Quantum versions of feed-forward neural networks


Already in the 1990s, quantum physicists have tried to come up with “quantum versions” of recurrent and feed-forward neural networks. The models were attempts to translate the modular structure as well as the nonlinear activation functions of neural networks into the language of quantum algorithms. However, one could argue that chains of linear and nonlinear computations are rather “unnatural” for quantum computers [1].

More recent research has tackled this problem, suggesting special measurement schemes or modifications of the neural nets that make them more amenable to quantum computing, but the advantage of these models for machine learning is still not conclusively established.

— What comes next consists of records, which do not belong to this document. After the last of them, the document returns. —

### src/rtl/pixel_tx_framer_if.sv
// Pixel-in / UART-out signal bundle for pixel_tx_framer.
// The slave modport is the framer itself; the master modport is its environment.
interface pixel_tx_framer_if #(
  parameter int DEPTH_LOG2 = 4
);
  logic                  pix_valid;
  logic [7:0]            pix_data;
  logic                  busy_tx;
  logic                  transmit;
  logic [7:0]            data_tx;
  logic                  frame_done;
  logic                  overflow;
  logic [DEPTH_LOG2:0]   fifo_level;

  modport master (
    output pix_valid, pix_data, busy_tx,
    input  transmit, data_tx, frame_done, overflow, fifo_level
  );

  modport slave (
    input  pix_valid, pix_data, busy_tx,
    output transmit, data_tx, frame_done, overflow, fifo_level
  );
endinterface

### src/rtl/pixel_tx_framer.sv
// Buffers pixel bytes in a FIFO and sends SYNC + FRAME_LEN bytes per frame to a UART.
// Optional trailing checksum byte when PIXEL_TX_FRAMER_CHECKSUM_EN is defined.
module pixel_tx_framer #(
  parameter int         DEPTH_LOG2 = 4,
  parameter int         FRAME_LEN  = 64,
  parameter logic [7:0] SYNC_BYTE  = 8'hA5
) (
  input  logic              clk,
  input  logic              rst_n,
  pixel_tx_framer_if.slave  bus
);

  localparam int         DEPTH       = 1 << DEPTH_LOG2;
  localparam logic [7:0] FRAME_LEN_B = 8'(FRAME_LEN);
  localparam logic [DEPTH_LOG2:0] PTR_ONE = (DEPTH_LOG2+1)'(1);

  typedef enum logic [2:0] {
    IDLE,
    SEND,
    WAIT_HI,
    WAIT_LO,
    DATA,
    DONE
`ifdef PIXEL_TX_FRAMER_CHECKSUM_EN
    , CSUM
`endif
  } state_t;

  state_t              state_q, state_d;
  logic [7:0]          mem_q [DEPTH];
  logic [7:0]          mem_d [DEPTH];
  logic [DEPTH_LOG2:0] wr_ptr_q, wr_ptr_d;
  logic [DEPTH_LOG2:0] rd_ptr_q, rd_ptr_d;
  logic [7:0]          cnt_q, cnt_d;
  logic [7:0]          data_tx_q, data_tx_d;
  logic                overflow_q, overflow_d;
`ifdef PIXEL_TX_FRAMER_CHECKSUM_EN
  logic [7:0]          sum_q, sum_d;
  logic                csum_sent_q, csum_sent_d;
`endif

  logic                empty;
  logic                full;
  logic                push;
  logic                pop;
  logic                drop;
  logic [7:0]          head;
  logic                transmit;
  logic                frame_done;

  assign empty = (wr_ptr_q == rd_ptr_q);
  assign full  = (wr_ptr_q[DEPTH_LOG2] != rd_ptr_q[DEPTH_LOG2]) &&
                 (wr_ptr_q[DEPTH_LOG2-1:0] == rd_ptr_q[DEPTH_LOG2-1:0]);
  assign head  = mem_q[rd_ptr_q[DEPTH_LOG2-1:0]];

  // The FSM is the only consumer; a pop in the same cycle frees room for a push when full.
  assign pop  = (state_q == DATA) && !empty;
  assign push = bus.pix_valid && (!full || pop);
  assign drop = bus.pix_valid && full && !pop;

  always_comb begin
    mem_d = mem_q;
    if (push) begin
      mem_d[wr_ptr_q[DEPTH_LOG2-1:0]] = bus.pix_data;
    end
    wr_ptr_d   = push ? (wr_ptr_q + PTR_ONE) : wr_ptr_q;
    rd_ptr_d   = pop  ? (rd_ptr_q + PTR_ONE) : rd_ptr_q;
    overflow_d = overflow_q | drop;
  end

  always_comb begin
    state_d    = state_q;
    cnt_d      = cnt_q;
    data_tx_d  = data_tx_q;
    transmit   = 1'b0;
    frame_done = 1'b0;
`ifdef PIXEL_TX_FRAMER_CHECKSUM_EN
    sum_d       = sum_q;
    csum_sent_d = csum_sent_q;
`endif
    case (state_q)
      IDLE: begin
        cnt_d = 8'd0;
`ifdef PIXEL_TX_FRAMER_CHECKSUM_EN
        sum_d       = 8'd0;
        csum_sent_d = 1'b0;
`endif
        if (!empty) begin
          data_tx_d = SYNC_BYTE;
          state_d   = SEND;
        end
      end
      SEND: begin
        if (!bus.busy_tx) begin
          transmit = 1'b1;
          state_d  = WAIT_HI;
        end
      end
      WAIT_HI: begin
        if (bus.busy_tx) begin
          state_d = WAIT_LO;
        end
      end
      // cnt_q is 0 right after SYNC, so the same compare covers SYNC and data bytes.
      WAIT_LO: begin
        if (!bus.busy_tx) begin
          if (cnt_q < FRAME_LEN_B) begin
            state_d = DATA;
          end else begin
`ifdef PIXEL_TX_FRAMER_CHECKSUM_EN
            state_d = csum_sent_q ? DONE : CSUM;
`else
            state_d = DONE;
`endif
          end
        end
      end
      DATA: begin
        if (!empty) begin
          data_tx_d = head;
          cnt_d     = cnt_q + 8'd1;
          state_d   = SEND;
`ifdef PIXEL_TX_FRAMER_CHECKSUM_EN
          sum_d     = sum_q + head;
`endif
        end
      end
`ifdef PIXEL_TX_FRAMER_CHECKSUM_EN
      CSUM: begin
        data_tx_d   = ~sum_q + 8'd1;
        csum_sent_d = 1'b1;
        state_d     = SEND;
      end
`endif
      DONE: begin
        frame_done = 1'b1;
        cnt_d      = 8'd0;
        state_d    = IDLE;
      end
      default: begin
        state_d = IDLE;
      end
    endcase
  end

  always_ff @(posedge clk or negedge rst_n) begin
    if (!rst_n) begin
      state_q    <= IDLE;
      wr_ptr_q   <= '0;
      rd_ptr_q   <= '0;
      cnt_q      <= 8'd0;
      data_tx_q  <= 8'h00;
      overflow_q <= 1'b0;
      for (int i = 0; i < DEPTH; i++) begin
        mem_q[i] <= 8'h00;
      end
`ifdef PIXEL_TX_FRAMER_CHECKSUM_EN
      sum_q       <= 8'd0;
      csum_sent_q <= 1'b0;
`endif
    end else begin
      state_q    <= state_d;
      wr_ptr_q   <= wr_ptr_d;
      rd_ptr_q   <= rd_ptr_d;
      cnt_q      <= cnt_d;
      data_tx_q  <= data_tx_d;
      overflow_q <= overflow_d;
      mem_q      <= mem_d;
`ifdef PIXEL_TX_FRAMER_CHECKSUM_EN
      sum_q       <= sum_d;
      csum_sent_q <= csum_sent_d;
`endif
    end
  end

  assign bus.transmit   = transmit;
  assign bus.data_tx    = data_tx_q;
  assign bus.frame_done = frame_done;
  assign bus.overflow   = overflow_q;
  assign bus.fifo_level = wr_ptr_q - rd_ptr_q;

endmodule

### src/flat_wrapper.sv
// flat-port wrapper written by rule: the top's interface ports become plain ports
module pixel_tx_framer_flat 
#(
  parameter int         DEPTH_LOG2 = 4,
  parameter int         FRAME_LEN  = 64,
  parameter logic [7:0] SYNC_BYTE  = 8'hA5
)
  (clk, rst_n, bus_pix_valid, bus_pix_data, bus_busy_tx, bus_transmit, bus_data_tx, bus_frame_done, bus_overflow, bus_fifo_level);
  pixel_tx_framer_if #(.DEPTH_LOG2(DEPTH_LOG2)) bus_i ();
  input  logic clk;
  input  logic rst_n;
  input wire logic [$bits(bus_i.pix_valid)-1:0] bus_pix_valid;
  input wire logic [$bits(bus_i.pix_data)-1:0] bus_pix_data;
  input wire logic [$bits(bus_i.busy_tx)-1:0] bus_busy_tx;
  output wire logic [$bits(bus_i.transmit)-1:0] bus_transmit;
  output wire logic [$bits(bus_i.data_tx)-1:0] bus_data_tx;
  output wire logic [$bits(bus_i.frame_done)-1:0] bus_frame_done;
  output wire logic [$bits(bus_i.overflow)-1:0] bus_overflow;
  output wire logic [$bits(bus_i.fifo_level)-1:0] bus_fifo_level;
  assign bus_i.pix_valid = bus_pix_valid;
  assign bus_i.pix_data = bus_pix_data;
  assign bus_i.busy_tx = bus_busy_tx;
  assign bus_transmit = bus_i.transmit;
  assign bus_data_tx = bus_i.data_tx;
  assign bus_frame_done = bus_i.frame_done;
  assign bus_overflow = bus_i.overflow;
  assign bus_fifo_level = bus_i.fifo_level;
  pixel_tx_framer #(.DEPTH_LOG2(DEPTH_LOG2), .FRAME_LEN(FRAME_LEN), .SYNC_BYTE(SYNC_BYTE)) u_core (.clk(clk), .rst_n(rst_n), .bus(bus_i));
endmodule
### config.mk
export PLATFORM = sky130hd
export DESIGN_NAME = pixel_tx_framer_flat
export DESIGN_NICKNAME = d
export VERILOG_FILES = /design/src/rtl/pixel_tx_framer_if.sv /design/src/rtl/pixel_tx_framer.sv /design/src/flat_wrapper.sv
export SDC_FILE = /design/constraint.sdc
export NUM_CORES = 1
export LEC_CHECK = 0
export CORE_UTILIZATION = 50
export DETAILED_ROUTE_END_ITERATION = 10
export PLACE_DENSITY = 0.67
export RECOVER_POWER = 100
export SYNTH_ARGS = -nofsm -noshare
export SYNTH_HDL_FRONTEND = slang
export SYNTH_SLANG_ARGS = --single-unit
### constraint.sdc
create_clock -name clk -period 3.25 [get_ports clk]
set_input_delay 0.325 -clock clk [delete_from_list [all_inputs] [get_ports clk]]
set_output_delay 0.325 -clock clk [all_outputs]
set_load 0.03 [all_outputs]
==> impl_metrics.toml, run 1 <==
[route]
drc = 0
vias = 4301
via_per_inst = 5.87
ant_nets = 0
drtIter0Drc = 204
dr.pass1.iters = 4
drt-total-wl_um = 15700
routedWlPerCell_um = 21.4

[timing]
period_share = 0.935
tightest_slew_ns = 1.96
rsz0062_at_grt = "no"
fmax_mhz = 329
finalCriticalPeriod_ns = 3.04
slew-limit-headroom = -0.308
setup-violations-final = 0
hold_violations = 0
fin_skew_ns = 0.0124
tns_ns = 0
report.final.slew_viol_count = 79

[critical_path]
critPathKind = "reg -> out"
start_kind = "flip-flop"
reg2reg_depth = 6
end_kind = "output pin"
cp.arrival_ns = 2.71
required_ns = 2.92
cp_max_fo = 5
rrSetupSlack_ns = 0.37

[yosys]
yosys-top-cells-area = "dfrtp_1 (53%), mux2_2 (15%), mux4_2 (9.7%)"
yosysSeqAreaShare = 0.534
netlist_instances = 511
yosysTopAreaCell = "dfrtp_1"
synth_edf_count = 0
netlist_area_mm2 = 0.00740
synth.distinct_cells = 47
yosysTopAreaCellShare = 0.534
synthFlopType = "dfrtp_1"
synth_fp_nets = 534
synth-seq-cells = 158
ys_async_sr_fraction = 1.00
yosysWarnings = 0
postSynthAreaPerCell_um2 = 14.5

[layout]
layout_common_cells = "dfrtp_1 (157), mux2_2 (97), mux4_2 (32), mux2_1 (32), nand2_1 (30)"
num-nets-final = 559
final_common_cell = "dfrtp_1"
diodes = 0
drive_above_1_share = 0.315
area_delta_synth_final_pct = 13.4
multi_input_area_mm2 = 0.00323
final_area_mm2 = 0.00839
regArea_mm2 = 0.00396
fillerInstances = 1142

[run_status]
status = "finished with violations"
violations = "capacitance limit, slew limit"

[global_routing]
overflow = 0
antenna_found_initial = 1
grt_pass1_wl_um = 25000
grt_pass1_vias = 4466
grt_max_degree = 79
grtUsageTotal = 0.229

[job]
cap_viol_max_count = 1

[clock_tree]
cts-buffers-inserted = 17
htreeDepth = 4
root_buffer = "clkbuf_16"
postCtsSetupRepairBufs = 0
cts_sinks = 158
tritoncts = "done"
clk_pin_slew_worst_paths_ns = 0.06
clkLatencyLatePin_ns = 0.43
clk_path_buf_depth = 2

[floorplan]
core_area_mm2 = 0.0145
fp.dieH_um = 124
dieArea_mm2 = 0.0153
io_pins = 28
rows = 44
die_x_um = 124
start_util = 0.511

[hold_path]
holdPathStages = 1
hp-class = "reg -> reg"

[pwr]
vdd_drop_max_mv = 0.542
totalPowerFinal_mw = 8.62
leakage_nw = 3.63
power.density_mw_per_mm2 = 1030

[place]
port_buffers = 27
placed_cell_area_mm2 = 0.00782
place_congestion = 0.793
hpwl_um = 10400
## per-layer routing
metal  track usage  up-vias  part of all wire
met1         0.310     2233              0.46
met2         0.358       97              0.48
li1              -     1943                 -
met3        0.0481       26             0.035
met4        0.0964        2             0.022
met5             0        -           0.00083
## state kept, by name (all words and copies together) (netlist names)
signal,cells
u_core.rd_ptr_q,5
u_core.bus.overflow,1
u_core.wr_ptr_q,5
u_core.mem_q,128
u_core.cnt_q,8
u_core.bus.data_tx,8
u_core.state_q,3
## cells in the mapped netlist, types with 2 or more instances
master / instances
ha_1: 10
o211ai_1: 2
mux2i_1: 12
inv_1: 9
xnor2_1: 12
mux4_2: 32
nand4_1: 5
nand2b_1: 2
and3_1: 5
xor2_1: 3
nor2_1: 10
clkbuf_1: 15
nor2b_1: 3
and4_1: 2
a21o_1: 2
mux2_1: 32
a31oi_1: 4
a211oi_1: 4
nand2_2: 3
nand2_1: 27
o22ai_1: 4
buf_1: 2
dfrtp_1: 158
a22o_1: 4
o31ai_1: 2
a21oi_1: 3
nor3b_1: 3
nor3_1: 2
o21ai_0: 5
a31oi_2: 3
mux2_2: 97
buf_2: 9
buf_4: 4
nand3_1: 8
## report_power, final
part           switching (mW)  total (mW)  internal (mW)  leakage [nW]
sequential              0.519        3.38           2.86          1.96
combinational            1.53        3.20           1.67          1.38
clock                   0.822        2.04           1.22         0.288
## through the flow
stage	setup slack, ns	util	instances	hold WS, ns
3_3_place_gp	0.579	0.540	700	0.405
5_1_grt	0.0283	0.579	733	0.496
6_report	0.210	0.579	733	0.470
3_5_place_dp	0.459	0.540	700	0.418
4_1_cts	0.194	0.583	733	0.481
2_1_floorplan	0.373	-	511	0.0294
## final cells by class
class | count | share of cell area
Timing Repair Buffer | 36 | 0.0386
Tap cell | 184 | 0.0274
Sequential cell | 158 | 0.472
Inverter | 10 | 0.00447
Multi-Input combinational cell | 313 | 0.385
Clock buffer | 17 | 0.0507
Clock inverter | 15 | 0.0225
## repair_timing
| action | 4_1_cts | 5_1_grt |
|---|---|---|
| hold buffers | 1 | 0 |
| gates resized for setup | 0 | 0 |
| hold endpoints to repair | 75 | 0 |
## worst paths after layout
kind | start | to
setup / recovery | u_core.wr_ptr_q[0] | bus_fifo_level[4]
setup reg to reg | u_core.rd_ptr_q[3] | u_core.mem_q[0]
min in group asynchronous | rst_n | u_core.cnt_q[2]
hold reg to reg | u_core.bus.overflow | u_core.bus.overflow
max in group asynchronous | rst_n | u_core.mem_q[60]
hold / removal | u_core.bus.overflow | u_core.bus.overflow
## kinds of logic (layout without fill, tap and decap cells)
group / Yosys count / after routing / synth area share
AOI/OAI and AO/OA: 39 / 39 / 0.0402
xor gates and xnor gates: 16 / 16 / 0.0215
adders and majority gates: 11 / 11 / 0.0196
buffers and inverters: 40 / 78 / 0.0238
DFF: 158 / 158 / 0.534
muxes: 173 / 173 / 0.310
and+or+nand+nor: 74 / 74 / 0.0504
## worst max-delay path, stage by stage, from the launching register on
cell and delay [ns]:
dfrtp_1 0.45, inv_1 0.12, ha_1 0.23, fa_1 0.40
inv_1 0.07, a21o_1 0.10, a21oi_1 0.07, xnor2_1 0.16
clkdlybuf4s50_1 0.69
Note: power is estimated with default switching activity, not from simulation.
==> inputs of run 2 (changes only) <==
CORE_MARGIN = 5   (was unset)
==> impl_metrics.toml, run 2 (synthesis gave the netlist of run 1 again) <==
[global_routing]
grtUsageTotal = 0.194
grt_max_degree = 84
grt_pass1_vias = 4734
grt_pass1_wl_um = 26200
antenna_found_initial = 0
overflow = 0

[pwr]
vdd_drop_max_mv = 0.485
p_clk_frac = 0.247
p_comb_frac = 0.366
p_sw_mw = 2.83
swShare = 0.323
power.density_mw_per_mm2 = 1040
intPower_mw = 5.93
leakage_nw = 3.67
p_seq_frac = 0.387

[layout]
diodes = 0
area_delta_synth_final_pct = 14.0
fillerInstances = 1148
regArea_mm2 = 0.00396
multi_input_area_mm2 = 0.00323
regMostFlops = "u_core.mem_q"
largest_reg_flops = 128
drive_above_1_share = 0.315
final_common_cell = "dfrtp_1"
num-nets-final = 559
layout_common_cells = "dfrtp_1 (157), mux2_2 (97), mux4_2 (32), mux2_1 (32), nand2_1 (30)"

[place]
hpwl_um = 10600
port_buffers = 27
place_congestion = 0.803

[critical_path]
reg2reg_depth = 6
timing.rr.end = "u_core.mem_q[3]"
cp.arrival_ns = 2.75
r2r-start = "u_core.rd_ptr_q[3]"
cp_max_fo = 5
crit_buf_inv = 3
cp_common_cell = "inv_1"
required_ns = 2.92
cpPeakStageDelay_ns = 0.72
cp_cell_sequence = "inv_1 > ha_1 > fa_1 > inv_1 > a21o_1 > a21oi_1 > xnor2_1 > clkdlybuf4s50_1"
rrSetupSlack_ns = 0.38
cpLargestDelayFamily = "buffers and inverters"
start_kind = "flip-flop"
end_kind = "output pin"
critPathKind = "reg -> out"
crit_slowest_cell = "clkdlybuf4s50_1"

[clock_tree]
cts_sinks = 158
clk_pin_slew_worst_paths_ns = 0.06
cts-buffers-inserted = 17
clkLatencyLatePin_ns = 0.42
tritoncts = "done"
postCtsSetupRepairBufs = 0
htreeDepth = 4
clk_path_buf_depth = 2
root_buffer = "clkbuf_16"

[route]
via_per_inst = 5.92
ant_nets = 0
vias = 4338
dr.pass1.iters = 4
drtIter0Drc = 314
routedWlPerCell_um = 21.5
drt-total-wl_um = 15700
drc = 0

[timing]
period_share = 0.947
rsz0062_at_grt = "no"
fin_hold_ws_ns = 0.483
hold_violations = 0
slew-limit-headroom = -0.383
fin_skew_ns = 0.0112
report.final.slew_viol_count = 83
fmax_mhz = 325
setup-violations-final = 0
tightest_slew_ns = 2.07
finalCriticalPeriod_ns = 3.08
tns_ns = 0

[hold_path]
hp-class = "reg -> reg"
hold_path_end = "u_core.bus.overflow"
holdPathStages = 1
worstHoldStart = "u_core.bus.overflow"

[job]
cap_viol_max_count = 1

[floorplan]
dieArea_mm2 = 0.0173
start_util = 0.509
die_x_um = 132
fp.dieH_um = 132
rows = 44
core_area_mm2 = 0.0145
io_pins = 28

[run_status]
violations = "capacitance limit, slew limit"
status = "finished with violations"
run 2: changes by cell type in the layout (fill, tap and decap cells not counted), moves of 2 or more:
cell        delta
bufinv_16      +2
clkbuf_2       -2
clkbuf_8       +2
clkinv_2       +6
clkinv_4       -5
clkinvlp_4     -3
run 2: worst max path at each step:
stage,startpoint,end,slack (ns),cells after the start
2_1_floorplan,u_core.rd_ptr_q[2],u_core.mem_q[0],0.37,11
3_3_place_gp,u_core.rd_ptr_q[3],u_core.mem_q[17],0.57,6
4_1_cts,u_core.wr_ptr_q[0],bus_fifo_level[4],0.12,8
5_1_grt,u_core.wr_ptr_q[0],bus_fifo_level[4],0.009,8
6_report,u_core.wr_ptr_q[0],bus_fifo_level[4],0.17,8
3_5_place_dp,u_core.rd_ptr_q[3],u_core.mem_q[23],0.51,6
run 2: layer usage:
layer  wire, um  global-route usage  vias up  share of wire
li1           -                   -     1936              -
met1       7030               0.264     2278           0.45
met2       7530               0.304       90           0.48
met3        649              0.0409       34          0.041
met4        513              0.0823        0          0.033
met5          0                   0        -              0
run 2: area by class of cell:
type | count | area share
sequential | 158 | 0.469
clock buffer | 19 | 0.0537
clock inverter | 13 | 0.0228
inverter | 10 | 0.00445
multi-input combinational | 313 | 0.382
tap | 184 | 0.0273
timing repair buffer | 36 | 0.0405
run 2: power by group through the flow:
stage	sequential, mW	clock, mW	combinational, mW
2_1_floorplan	3.30	0	2.40
3_3_place_gp	3.34	0	3.21
3_5_place_dp	3.41	0	3.31
4_1_cts	3.38	2.20	3.33
5_1_grt	3.50	2.28	3.50
6_report	3.39	2.17	3.21
run 2: timing repair:
item                                   4_1_cts  5_1_grt
hold buffers                                 1        0
resized for setup                            0        0
endpoints found under the hold margin       81        0
run 2: through the flow:
stage / cell area, um2 / worst slack, ns / std cells / power (mW) / utilization
floorplan: 7400 / 0.373 / 511 / 5.70 / -
global placement: 7840 / 0.570 / 700 / 6.56 / 0.539
detailed placement: 7840 / 0.508 / 700 / 6.72 / 0.539
CTS: 8490 / 0.116 / 733 / 8.92 / 0.584
global route: 8440 / 0.00937 / 733 / 9.28 / 0.580
finish: 8440 / 0.172 / 733 / 8.76 / 0.580
==> inputs of run 3 (changes only) <==
CORE_ASPECT_RATIO = 1.75   (was unset)
HOLD_SLACK_MARGIN = 0.02   (was unset)
==> impl_metrics.toml, run 3 (synthesis gave the netlist of run 1 again) <==
[pwr]
p_sw_mw = 2.81
vdd_drop_max_mv = 0.344
leakage_nw = 3.65
p_clk_frac = 0.240
intPower_mw = 5.81
swShare = 0.326
power.density_mw_per_mm2 = 1020
p_comb_frac = 0.366
totalPowerFinal_mw = 8.62
p_seq_frac = 0.394

[floorplan]
rows = 58
fp.dieH_um = 171
core_area_mm2 = 0.0144
start_util = 0.512
dieArea_mm2 = 0.0174
die_x_um = 102
io_pins = 28

[critical_path]
rrSetupSlack_ns = 0.39
end_kind = "output pin"
cpPeakStageDelay_ns = 0.69
reg2reg_depth = 7
start_kind = "flip-flop"
r2r-start = "u_core.rd_ptr_q[3]"
critPathKind = "reg -> out"
cp_cell_sequence = "inv_1 > ha_1 > fa_1 > inv_1 > a21o_1 > a21oi_1 > xnor2_1 > clkdlybuf4s50_1"
crit_slowest_cell = "clkdlybuf4s50_1"
timing.rr.end = "u_core.cnt_q[5]"
cp_common_cell = "inv_1"
required_ns = 2.92
cp.arrival_ns = 2.69
cp_max_fo = 5

[layout]
fillerInstances = 1137
drive_above_1_share = 0.315
largest_reg_flops = 128
diodes = 0
fin_util = 0.583
area_delta_synth_final_pct = 13.7
regMostFlops = "u_core.mem_q"
layout_common_cells = "dfrtp_1 (157), mux2_2 (97), mux4_2 (32), mux2_1 (32), nand2_1 (30)"
final_common_cell = "dfrtp_1"
num-nets-final = 560

[hold_path]
worstHoldStart = "u_core.bus.overflow"
hold_path_end = "u_core.bus.overflow"
hp-class = "reg -> reg"
holdPathStages = 1

[clock_tree]
clk_pin_slew_worst_paths_ns = 0.06
cts_resized = 0
cts_sinks = 158
htreeDepth = 4
root_buffer = "clkbuf_16"
clk_path_buf_depth = 2
clkLatencyLatePin_ns = 0.42
cts-buffers-inserted = 17
holdBufCountCts = 1
postCtsSetupRepairBufs = 0
tritoncts = "done"

[route]
routedWlPerCell_um = 22.9
dr.pass1.iters = 4
drc = 0
drt-total-wl_um = 16700
via_per_inst = 5.98
ant_nets = 0
vias = 4368
drtIter0Drc = 207

[timing]
report.final.slew_viol_count = 75
setup-violations-final = 0
tns_ns = 0
fmax_mhz = 332
tightest_slew_ns = 1.93
fin_hold_ws_ns = 0.473
hold_violations = 0
finalCriticalPeriod_ns = 3.02
period_share = 0.928
fin_skew_ns = 0.00822
rsz0062_at_grt = "no"
slew-limit-headroom = -0.289
setup_ws_ns = 0.235

[global_routing]
grt_pass1_vias = 4671
grt_pass1_wl_um = 26600
antenna_found_initial = 0
overflow = 0
grt_max_degree = 76
grtUsageTotal = 0.208

[job]
cap_viol_max_count = 1

[place]
place_congestion = 0.877
hpwl_um = 11300
port_buffers = 27
place_ws_ns = 0.504

[run_status]
status = "finished with violations"
violations = "capacitance limit, slew limit"
==> run 3: cell count changes in the layout (fill, tap and decap cells not counted), moves of 2 or more <==
cell	change
clkinv_4	+3
bufinv_16	-2
clkinv_2	-4
inv_6	+2
==> run 3: area by class of cell <==
class	count	area, um2	area share
flip-flops and latches	158	3960	0.470
multi-input cells	313	3230	0.384
clock buffers	20	467	0.0555
repair buffers	37	345	0.0410
well taps	180	225	0.0268
clock inverters	12	156	0.0186
inverters	10	37.5	0.00446
==> run 3: critical path, delay by kind of cell (launching register included) <==
family          cells  cell delay (ns)
flops               1             0.44
fa+ha+maj           2             0.62
compound gates      2             0.17
xor+xnor            1             0.16
buf+inv             3             0.87
==> run 3: how the worst max path moves through the flow <==
stage / cells after the start / slack [ns] / endpoint / start
after floorplan: 11 / 0.37 / u_core.mem_q[0] / u_core.rd_ptr_q[2]
after global placement: 6 / 0.59 / u_core.mem_q[19] / u_core.rd_ptr_q[3]
after detailed placement: 6 / 0.50 / u_core.mem_q[31] / u_core.rd_ptr_q[3]
after CTS: 8 / 0.20 / bus_fifo_level[4] / u_core.wr_ptr_q[0]
after global routing: 8 / 0.07 / bus_fifo_level[4] / u_core.wr_ptr_q[0]
final: 8 / 0.23 / bus_fifo_level[4] / u_core.wr_ptr_q[0]
==> run 3: power groups by stage <==
stage / logic, mW / registers (mW) / clock network (mW)
5_1_grt: 3.43 / 3.50 / 2.18
3_3_place_gp: 3.20 / 3.34 / 0
4_1_cts: 3.29 / 3.39 / 2.09
6_report: 3.16 / 3.39 / 2.07
2_1_floorplan: 2.40 / 3.30 / 0
3_5_place_dp: 3.28 / 3.42 / 0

Quantum versions of Boltzmann machines

Boltzmann machines, which are probabilistic graphical models that can be understood as stochastic recurrent neural networks, play an important role in the quantum machine learning literature. For example, it was suggested to use samples from a quantum computer to train classical Boltzmann machines, or to interpret spins as physical units of a “quantum” Boltzmann machine model.

Variational circuits


Increasingly, the term “quantum neural network” is used to refer to variational or parametrized quantum circuits. While mathematically rather different from the inner workings of neural networks, the analogy highlights the “modular” nature of quantum gates in a circuit, as well as the wide use of tricks from training neural networks used in the optimization of quantum algorithms.


[1]This is not necessarily true for photonic quantum computers, which allow for very natural implementations of neural nets (see for example Killoran et al. (2018) and Steinbrecher et al. (2018)).